So… at a friends house last night..  for the first time I had a friend that was PISSSED at her. Most anyone else that I’ve told my story to was mostly focused on figuring out the bizzare, focused on “wtf” and “why” (rightfully so).  So much that I think I self “muted” the actual events because they were so bizzare I was more focused on dissecting them than holding firm in just exactly what they were.  Mean, cruel, and not the way anyone should treat a partner

I’ve come to a realization about myself. While I don’t find myself codependent (classic signs) I do have a select few relationships where I give a “hall pass”. I seek for the “why” and ignore the “what”.  As a most recent example, when I was discarded and she finally and fully “split” I saw the split and the fracture and focused on that. And turned a complete blind eye on the actions done to me.  “What in the world is going on with her….  This isn’t normal… We’ll she had a XYZ childhood etc”

Through this relationship she came across to me and to family as “normal and healthy”. Having a troubled past but also been in therapy for years - I held very firm boundaries and expectations of our relationship and how she treat me and I treat her (lessons learned from some not so healthy past relationships).

(Excerpt here though. Based on my research and theories, attachment wounds such as Cluster B - BPD, can’t be fully addressed or “re-integrated” until the person is in a fully “attached state”, a bit like how EMDR for PTSD requires the patient getting to the triggered state to overcome the trauma. While you can do a lot of self work, I’ve seen that unless you’re working ‘through’ it as it’s active, a pwBPD can only get so far and then get re-triggered)
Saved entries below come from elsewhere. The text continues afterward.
### config.mk
export PLATFORM = sky130hd
export DESIGN_NAME = fetch_redirect_ctrl_flat
export DESIGN_NICKNAME = d
export VERILOG_FILES = /design/src/rtl/fetch_redirect_ctrl_if.sv /design/src/rtl/fetch_redirect_ctrl.sv /design/src/flat_wrapper.sv
export SDC_FILE = /design/constraint.sdc
export NUM_CORES = 1
export LEC_CHECK = 0
export CAP_MARGIN = 20
export CORE_MARGIN = 8
export CORE_UTILIZATION = 50
export CTS_CLUSTER_DIAMETER = 100
export DETAILED_ROUTE_END_ITERATION = 8
export PLACE_DENSITY = 0.89
export SETUP_SLACK_MARGIN = 0.15
export SLEW_MARGIN = 20
export SYNTH_ARGS = -nofsm -noshare
export SYNTH_HDL_FRONTEND = slang
export SYNTH_SLANG_ARGS = --single-unit
### constraint.sdc
create_clock -name clk -period 5.05 [get_ports clk]
set_clock_uncertainty 0.2 [all_clocks]
set_input_delay 1.2625 -clock clk [delete_from_list [all_inputs] [get_ports clk]]
set_output_delay 1.2625 -clock clk [all_outputs]
set_load 0.05 [all_outputs]
### src/rtl/fetch_redirect_ctrl_if.sv
// Fetch redirect bus: WB flush, ID branch and IF request signals
// grouped between the redirect controller and its surroundings.
interface fetch_redirect_ctrl_if #(
    parameter int CNT_W = 16
);
    logic             fs_allowin;
    logic             excp_flush;
    logic             eret_flush;
    logic [31:0]      cp0_epc;
    logic             br_valid;
    logic             br_resolved;
    logic             br_taken;
    logic [31:0]      br_target;
    logic             pc_req_valid;
    logic [31:0]      pc_req_addr;
    logic             fs_flush;
    logic [31:0]      fs_pc;
    logic [CNT_W-1:0] br_stall_cnt;

    modport master (
        input  fs_allowin, excp_flush, eret_flush, cp0_epc,
        input  br_valid, br_resolved, br_taken, br_target,
        output pc_req_valid, pc_req_addr, fs_flush, fs_pc,
        output br_stall_cnt
    );

    modport slave (
        output fs_allowin, excp_flush, eret_flush, cp0_epc,
        output br_valid, br_resolved, br_taken, br_target,
        input  pc_req_valid, pc_req_addr, fs_flush, fs_pc,
        input  br_stall_cnt
    );
endinterface

### src/rtl/fetch_redirect_ctrl.sv
// Next-PC sequencer for IF: owns the fetch PC, arbitrates flushes
// and branches, and parks redirects that cannot issue immediately.
module fetch_redirect_ctrl #(
    parameter logic [31:0] RESET_PC = 32'hbfc00000,
    parameter logic [31:0] EXCP_PC  = 32'hbfc00380,
    parameter int          CNT_W    = 16
) (
    input logic                 clk,
    input logic                 resetn,
    fetch_redirect_ctrl_if.master bus
);
    typedef enum logic [1:0] {
        BOOT  = 2'd0,
        RUN   = 2'd1,
        REDIR = 2'd2
    } state_e;

    state_e           state_q, state_d;
    logic [31:0]      fs_pc_q, fs_pc_d;
    logic [31:0]      pend_pc_q, pend_pc_d;
    logic [CNT_W-1:0] cnt_q, cnt_d;

    logic        flush, br_wait, br_tk, issue;
    logic        req_valid;
    logic [31:0] req_addr;

    assign flush   = bus.excp_flush | bus.eret_flush;
    assign br_wait = bus.br_valid & ~bus.br_resolved;
    assign br_tk   = bus.br_valid & bus.br_resolved & bus.br_taken;

    // Request is a function of state and flush/branch only, never fs_allowin
    always_comb begin
        req_valid = 1'b0;
        req_addr  = fs_pc_q + 32'd4;
        unique case (state_q)
            BOOT: ;
            RUN: begin
                req_valid = ~br_wait & ~flush;
                if (br_tk) req_addr = bus.br_target;
            end
            REDIR: begin
                req_valid = ~flush;
                req_addr  = pend_pc_q;
            end
            default: ;
        endcase
    end

    assign issue = req_valid & bus.fs_allowin;

    always_comb begin
        state_d   = state_q;
        fs_pc_d   = fs_pc_q;
        pend_pc_d = pend_pc_q;
        cnt_d     = cnt_q;
        if (issue) fs_pc_d = req_addr;
        if (bus.excp_flush) begin
            pend_pc_d = EXCP_PC;
            state_d   = REDIR;
        end else if (bus.eret_flush) begin
            pend_pc_d = bus.cp0_epc;
            state_d   = REDIR;
        end else begin
            unique case (state_q)
                BOOT: state_d = RUN;
                RUN: begin
                    // Park a taken target so a later ID change cannot lose it
                    if (br_tk && !bus.fs_allowin) begin
                        pend_pc_d = bus.br_target;
                        state_d   = REDIR;
                    end
                    if (br_wait && !(&cnt_q)) cnt_d = cnt_q + CNT_W'(1);
                end
                REDIR: if (bus.fs_allowin) state_d = RUN;
                default: state_d = BOOT;
            endcase
        end
    end

    always_ff @(posedge clk or negedge resetn) begin
        if (!resetn) begin
            state_q   <= BOOT;
            fs_pc_q   <= RESET_PC - 32'd4;
            pend_pc_q <= 32'd0;
            cnt_q     <= '0;
        end else begin
            state_q   <= state_d;
            fs_pc_q   <= fs_pc_d;
            pend_pc_q <= pend_pc_d;
            cnt_q     <= cnt_d;
        end
    end

    assign bus.pc_req_valid = req_valid & resetn;
    assign bus.pc_req_addr  = req_addr;
    assign bus.fs_flush     = flush & resetn;
    assign bus.fs_pc        = fs_pc_q;
    assign bus.br_stall_cnt = cnt_q;
endmodule

### src/flat_wrapper.sv
// flat-port wrapper written by rule: the top's interface ports become plain ports
module fetch_redirect_ctrl_flat 
#(
    parameter logic [31:0] RESET_PC = 32'hbfc00000,
    parameter logic [31:0] EXCP_PC  = 32'hbfc00380,
    parameter int          CNT_W    = 16
)
  (clk, resetn, bus_fs_allowin, bus_excp_flush, bus_eret_flush, bus_cp0_epc, bus_br_valid, bus_br_resolved, bus_br_taken, bus_br_target, bus_pc_req_valid, bus_pc_req_addr, bus_fs_flush, bus_fs_pc, bus_br_stall_cnt);
  fetch_redirect_ctrl_if #(.CNT_W(CNT_W)) bus_i ();
  input logic clk;
  input logic resetn;
  input wire logic [$bits(bus_i.fs_allowin)-1:0] bus_fs_allowin;
  input wire logic [$bits(bus_i.excp_flush)-1:0] bus_excp_flush;
  input wire logic [$bits(bus_i.eret_flush)-1:0] bus_eret_flush;
  input wire logic [$bits(bus_i.cp0_epc)-1:0] bus_cp0_epc;
  input wire logic [$bits(bus_i.br_valid)-1:0] bus_br_valid;
  input wire logic [$bits(bus_i.br_resolved)-1:0] bus_br_resolved;
  input wire logic [$bits(bus_i.br_taken)-1:0] bus_br_taken;
  input wire logic [$bits(bus_i.br_target)-1:0] bus_br_target;
  output wire logic [$bits(bus_i.pc_req_valid)-1:0] bus_pc_req_valid;
  output wire logic [$bits(bus_i.pc_req_addr)-1:0] bus_pc_req_addr;
  output wire logic [$bits(bus_i.fs_flush)-1:0] bus_fs_flush;
  output wire logic [$bits(bus_i.fs_pc)-1:0] bus_fs_pc;
  output wire logic [$bits(bus_i.br_stall_cnt)-1:0] bus_br_stall_cnt;
  assign bus_i.fs_allowin = bus_fs_allowin;
  assign bus_i.excp_flush = bus_excp_flush;
  assign bus_i.eret_flush = bus_eret_flush;
  assign bus_i.cp0_epc = bus_cp0_epc;
  assign bus_i.br_valid = bus_br_valid;
  assign bus_i.br_resolved = bus_br_resolved;
  assign bus_i.br_taken = bus_br_taken;
  assign bus_i.br_target = bus_br_target;
  assign bus_pc_req_valid = bus_i.pc_req_valid;
  assign bus_pc_req_addr = bus_i.pc_req_addr;
  assign bus_fs_flush = bus_i.fs_flush;
  assign bus_fs_pc = bus_i.fs_pc;
  assign bus_br_stall_cnt = bus_i.br_stall_cnt;
  fetch_redirect_ctrl #(.RESET_PC(RESET_PC), .EXCP_PC(EXCP_PC), .CNT_W(CNT_W)) u_core (.clk(clk), .resetn(resetn), .bus(bus_i));
endmodule
# Word level (Yosys, flattened, before mapping)
# Cells that the tools add are included.
# Widths: inputs -> output; s select.
# word_totals
ff_bits,82
elab_cells,46
out_inout_bits,82
# op_classes
addsub,2
mux,12
bitwise,13
eq_ne,4
reduce_logical,11
# op_table
op,n
$mux 32,5
$pmux 32 s2,1
$add 32x3->32 const B,1
$add 16x1->16 const B,1
$reduce_and 16->1,1
$mux 2,4
$and 1x1->1,7
$pmux 2 s3,1
$reduce_bool 3->1,2
$not 1->1,5
$ne 4x3->1 const B,1
$ne 4x4->1 const B,1
$reduce_and 2->1,2
$reduce_and 4->1,1
$eq 2x1->1 const B,1
$eq 2x2->1 const B,1
$logic_and 1x1->1,2
$logic_not 1->1,2
$logic_not 2->1,1
$pmux 1 s2,1
$or 1x1->1,1

# Logic depth before layout (Yosys ltp)
# depth
depth_word,7
ltp_mapped,10

# Worst setup path after synthesis
# Ideal clock, no wire load.
# synth_timing
path_kind,reg-to-output
startpoint,"register u_core.fs_pc_q[2], in the netlist u_core.bus.fs_pc[2]"
endpoint,output port bus_pc_req_addr[22]
path_stages_with_launch,9
required_time_ns,3.588
path_buffers,2
t_arrival_ns,2.916
setup_slack_ns,0.671
path_cell_list,dfstp_2 ha_1 and3_1 clkbuf_2 and4_1 buf_4 nand3_1 xor2_1 o21ai_0
# synth_between
elab_chain_cells,3
# synth_rtl
element,line,text
from (decl),fetch_redirect_ctrl.sv:19,"logic [31:0] fs_pc_q, fs_pc_d;"
from (signal assigned),fetch_redirect_ctrl.sv:83,fs_pc_q <= RESET_PC - 32'd4;
from (signal assigned),fetch_redirect_ctrl.sv:88,fs_pc_q <= fs_pc_d;
$add 32x3->32 *,fetch_redirect_ctrl.sv:34,req_addr = fs_pc_q + 32'd4;
$mux 32,fetch_redirect_ctrl.sv:39,if (br_tk) req_addr = bus.br_target;
$pmux 32 s2 *,fetch_redirect_ctrl.sv:35,unique case (state_q)
to (decl),flat_wrapper.sv:21,output wire logic [$bits(bus_i.pc_req_addr)-1:0] bus_pc_req_addr;
# Mark *: on every way between the ends. The rest lies on a longest branch, timed or not.

# Final worst setup path
# layout_timing
startpoint,input port bus_br_valid
endpoint,output port bus_pc_req_addr[18]
# layout_between
elab_chain_cells,4
# layout_rtl
element,line,text
from (decl),flat_wrapper.sv:16,input wire logic [$bits(bus_i.br_valid)-1:0] bus_br_valid;
$and 1x1->1 (2 in a row),fetch_redirect_ctrl.sv:29,assign br_tk = bus.br_valid & bus.br_resolved & bus.br_taken;
$mux 32,fetch_redirect_ctrl.sv:39,
$pmux 32 s2,fetch_redirect_ctrl.sv:35,
# Every way passes these cells.

==> metrics.log <==
[metrics] final hold slack: 0.282 ns
[metrics] sum of negative setup slack: 0 ns
[metrics] drt via density: 6.38
[metrics] GR Util All Layers: 26.1%
[metrics] count of nets after finishing: 838
[metrics] Remaining DRCs: 0
[metrics] Post-Synth Adder-Cell Area: 1.33%
[metrics] Iteration-0 DRC Markers: 658
[metrics] compound-cell area share of the yosys netlist: 25.9%
[metrics] clock latency reported for the late side of the worst-skew pair: 0.35 ns
[metrics] via count: 5773
[metrics] status: finished, final reports clean
[metrics] Post CTS Setup Buffer Count: 0
[metrics] Power Total: 3.15 mW
[metrics] critical path startpoint: bus_br_valid
[metrics] total overflow reported by the global router: 0
[metrics] initial standard-cell utilization of the core: 51.5%
[metrics] Period minus WS final: 4.80 ns
[metrics] cell leakage power: 2.96 nW
[metrics] routability congestion estimate: 0.931
[metrics] count of port buffers added during placement: 153
[metrics] final period utilization: 95.1%
[metrics] worst slack at placement: 0.333 ns
[metrics] Mean Syn Cell Area: 8.90 µm²
[metrics] number of distinct library cell variants in the gate-level netlist after synthesis: 62
[metrics] maximum clock frequency: 0.208 GHz
[metrics] flip-flop cell with the highest count after synthesis: sky130_fd_sc_hd__dfrtp_1
[metrics] top fanout value on the critical path: 9
[metrics] number of antenna diodes: 0
[metrics] MaxCap Viol Count: 0
[metrics] Setup CP Type: in -> out
[metrics] first-pass GRT wire length: 30600 µm
[metrics] sequence of cells on the critical path: clkdlybuf4s50_1 -> and4_1 -> and2_1 -> a22oi_1 -> a21oi_1 -> buf_12
[metrics] count of H-tree levels built during CTS: 3
[metrics] number of clock buffers inserted by TritonCTS: 9
[metrics] FF-to-FF Start: u_core.state_q[0]
[metrics] clock tree from TritonCTS: built
[metrics] unrepaired setup endpoints after global routing: no
[metrics] share of synthesized area occupied by flip-flops and latches: 37.1%
[metrics] die area: 14900 µm²
[metrics] area of the core: 10900 µm²
[metrics] Synth Area in XOR/XNOR: 6.69%
[metrics] most frequent cells in the layout: sky130_fd_sc_hd__clkdlybuf4s50_1, sky130_fd_sc_hd__nand2_1, sky130_fd_sc_hd__o21ai_0, sky130_fd_sc_hd__dfrtp_1, sky130_fd_sc_hd__xnor2_1
[metrics] total nets after synthesis: 711
[metrics] clk root buf: sky130_fd_sc_hd__clkbuf_16
[metrics] transition time at the pin with the least slew margin: 1.09 ns
[metrics] post-synthesis sequential element count: 82
[metrics] simple-gate share of the synthesized area: 19.6%
[metrics] total wire length: 19700 µm
[metrics] layout cell share with drive strength beyond 1: 14.9%
[metrics] Slew headroom: 27.6%
[metrics] combined area of all synthesized cells: 5630 µm²
[metrics] area after detailed placement: 7420 µm²
[metrics] number of slew-limit violations in the final report: 0
[metrics] final cell area excluding filler cells: 7680 µm²
[metrics] proportion of register bits with asynchronous set or reset after synthesis: 100%
[metrics] power density of the placed cells: 410 nW/µm²
[metrics] area added between synthesis and finish: 36.4%
[metrics] Final HPWL DP: 14500 µm
[metrics] total I/O pin count: 154
[metrics] Die Height: 122 µm
[metrics] IR Drop Worst-Case VDD: 0.000289 V
[metrics] combinational family with the most area after synthesis: compound AO/OA/AOI/OAI gates
[metrics] Hold Vio Cnt, Final: 0
[metrics] number of warnings reported in the yosys synthesis log: 0
[metrics] number of flops mapped to enable cells by yosys: 0
[metrics] clock transition time at the flip-flop clock pins of the worst setup and hold paths: 0.06 ns
[metrics] count of hold-fix buffers inserted at cts: 0
[metrics] end-of-flow core utilization: 70.2%
[metrics] Crit path arrival time: 3.34 ns
[metrics] commonest non-fill, non-tap cell in the layout: sky130_fd_sc_hd__clkdlybuf4s50_1
[metrics] path category of the worst min-delay check: reg -> reg
[metrics] maximum cell stage delay along the critical path: 0.60 ns
[metrics] post-CTS resize count: 0
[metrics] CTS Sinks: 82
[metrics] final setup violation count: 0
[metrics] worst-case setup margin in the final layout: 0.248 ns
[metrics] number of cells in the finished layout apart from fillers: 905
[metrics] multiplexer fraction of the synthesized cell area: 4.55%
[metrics] maximum clock insertion buffer count: 2
[metrics] number of global-route vias before repair: 5764
[metrics] endpoint required time on the critical path: 3.59 ns
[metrics] Post-Syn Instances: 633
[metrics] maximum number of pins on one net before global-route repair: 67
[metrics] Site Rows: 38
[metrics] Hold Startpoint: u_core.pend_pc_q[31]
[metrics] Critical Path Sink Type: primary output
[metrics] initial antenna violation count: 1
[metrics] Antenna Nets Post-Route: 0
[metrics] crit path launch type: primary input
[metrics] Slowest-stage cell, CP: sky130_fd_sc_hd__clkdlybuf4s50_1
[metrics] length of the first detailed-routing pass in iterations: 8
[metrics] number of placed instances with taps included: 889
[metrics] Die X-Extent: 122 µm
[metrics] final routed wire length divided by cell count: 21.8 µm
--- src/rtl/counter_monitor.sv ---
// Watches a free-running counter: predicts each valid sample from the previous one plus its
// increment command, and reports lock, mismatch pulses, saturating statistics and a sticky fault.
module counter_monitor #(
  parameter int unsigned WIDTH       = 32,
  parameter int unsigned CNT_WIDTH   = 16,
  parameter int unsigned FAULT_LIMIT = 4
) (
  input  logic                 clock,
  input  logic                 reset,
  input  logic                 clear,
  input  logic                 valid,
  input  logic [WIDTH-1:0]     value,
  input  logic                 increment,
  output logic                 locked,
  output logic                 mismatch,
  output logic                 fault,
  output logic [WIDTH-1:0]     expected,
  output logic [CNT_WIDTH-1:0] mismatch_count,
  output logic [CNT_WIDTH-1:0] wrap_count
);

  typedef enum logic [1:0] {
    ST_UNLOCKED = 2'd0,
    ST_LOCKED   = 2'd1,
    ST_FAULT    = 2'd2
  } state_e;

  localparam logic [CNT_WIDTH-1:0] CNT_MAX   = {CNT_WIDTH{1'b1}};
  localparam logic [CNT_WIDTH-1:0] CNT_ONE   = CNT_WIDTH'(1);
  localparam logic [CNT_WIDTH-1:0] CNT_ZERO  = {CNT_WIDTH{1'b0}};
  localparam logic [CNT_WIDTH-1:0] LIMIT     = CNT_WIDTH'(FAULT_LIMIT);
  localparam logic [WIDTH-1:0]     VAL_ZERO  = {WIDTH{1'b0}};

  state_e                 state_q;
  logic                   inc_q;
  logic [WIDTH-1:0]       expected_q;
  logic [CNT_WIDTH-1:0]   mcount_q;
  logic [CNT_WIDTH-1:0]   wcount_q;
  logic [CNT_WIDTH-1:0]   err_q;
  logic                   locked_q;
  logic                   mismatch_q;
  logic                   fault_q;

  logic [WIDTH-1:0]       predict_d;
  logic                   hit_d;
  logic                   wrap_d;
  logic [CNT_WIDTH-1:0]   mcount_d;
  logic [CNT_WIDTH-1:0]   wcount_d;
  logic [CNT_WIDTH-1:0]   err_d;
  logic                   limit_d;

  // Prediction, comparison and saturating increments for the current sample
  always_comb begin
    predict_d = value + {{(WIDTH-1){1'b0}}, increment};
    hit_d     = (value == expected_q);
    // A correct prediction of 0 made with increment=1 can only come from an all-ones sample
    wrap_d    = hit_d && inc_q && (expected_q == VAL_ZERO);
    mcount_d  = (mcount_q == CNT_MAX) ? mcount_q : mcount_q + CNT_ONE;
    wcount_d  = (wcount_q == CNT_MAX) ? wcount_q : wcount_q + CNT_ONE;
    err_d     = (err_q == CNT_MAX) ? err_q : err_q + CNT_ONE;
    limit_d   = (err_d >= LIMIT);
  end

  // Monitor state machine with registered outputs; reset and clear share one path
  always_ff @(posedge clock) begin
    if (reset || clear) begin
      state_q    <= ST_UNLOCKED;
      inc_q      <= 1'b0;
      expected_q <= VAL_ZERO;
      mcount_q   <= CNT_ZERO;
      wcount_q   <= CNT_ZERO;
      err_q      <= CNT_ZERO;
      locked_q   <= 1'b0;
      mismatch_q <= 1'b0;
      fault_q    <= 1'b0;
    end else begin
      mismatch_q <= 1'b0;
      if (valid) begin
        expected_q <= predict_d;
        inc_q      <= increment;
        case (state_q)
          ST_UNLOCKED: begin
            state_q  <= ST_LOCKED;
            locked_q <= 1'b1;
            err_q    <= CNT_ZERO;
          end
          ST_LOCKED, ST_FAULT: begin
            if (hit_d) begin
              err_q <= CNT_ZERO;
              if (wrap_d) begin
                wcount_q <= wcount_d;
              end
            end else begin
              mismatch_q <= 1'b1;
              mcount_q   <= mcount_d;
              err_q      <= err_d;
              if (limit_d) begin
                state_q <= ST_FAULT;
                fault_q <= 1'b1;
              end
            end
          end
          default: begin
            state_q  <= ST_UNLOCKED;
            locked_q <= 1'b0;
            fault_q  <= 1'b0;
            err_q    <= CNT_ZERO;
          end
        endcase
      end
    end
  end

  assign locked         = locked_q;
  assign mismatch       = mismatch_q;
  assign fault          = fault_q;
  assign expected       = expected_q;
  assign mismatch_count = mcount_q;
  assign wrap_count     = wcount_q;

endmodule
I was able to see her (more so in hindsight) starting to subconsciously “test the waters”, trying to gas light, trying to emotively move me - to which I am very proud of how I handled this relationship while we were together..  not once did it get into a full triggered state. I was able to respect myself, respect her and respect our Union, I guess you could say “clearly see things for what they were”…. The moment I saw she had changed, literally THE DAY as she was moving out, there was such a frantic and dramatic shift in her -, my empathic nature took over and I viewed and valued her troubles over my self respect. 

Which is strange for me in general, I have very strong boundaries in business, friends and past relationships. Being able to hold space for both “I love you and care about you” and “I choose not to be around this behavior”.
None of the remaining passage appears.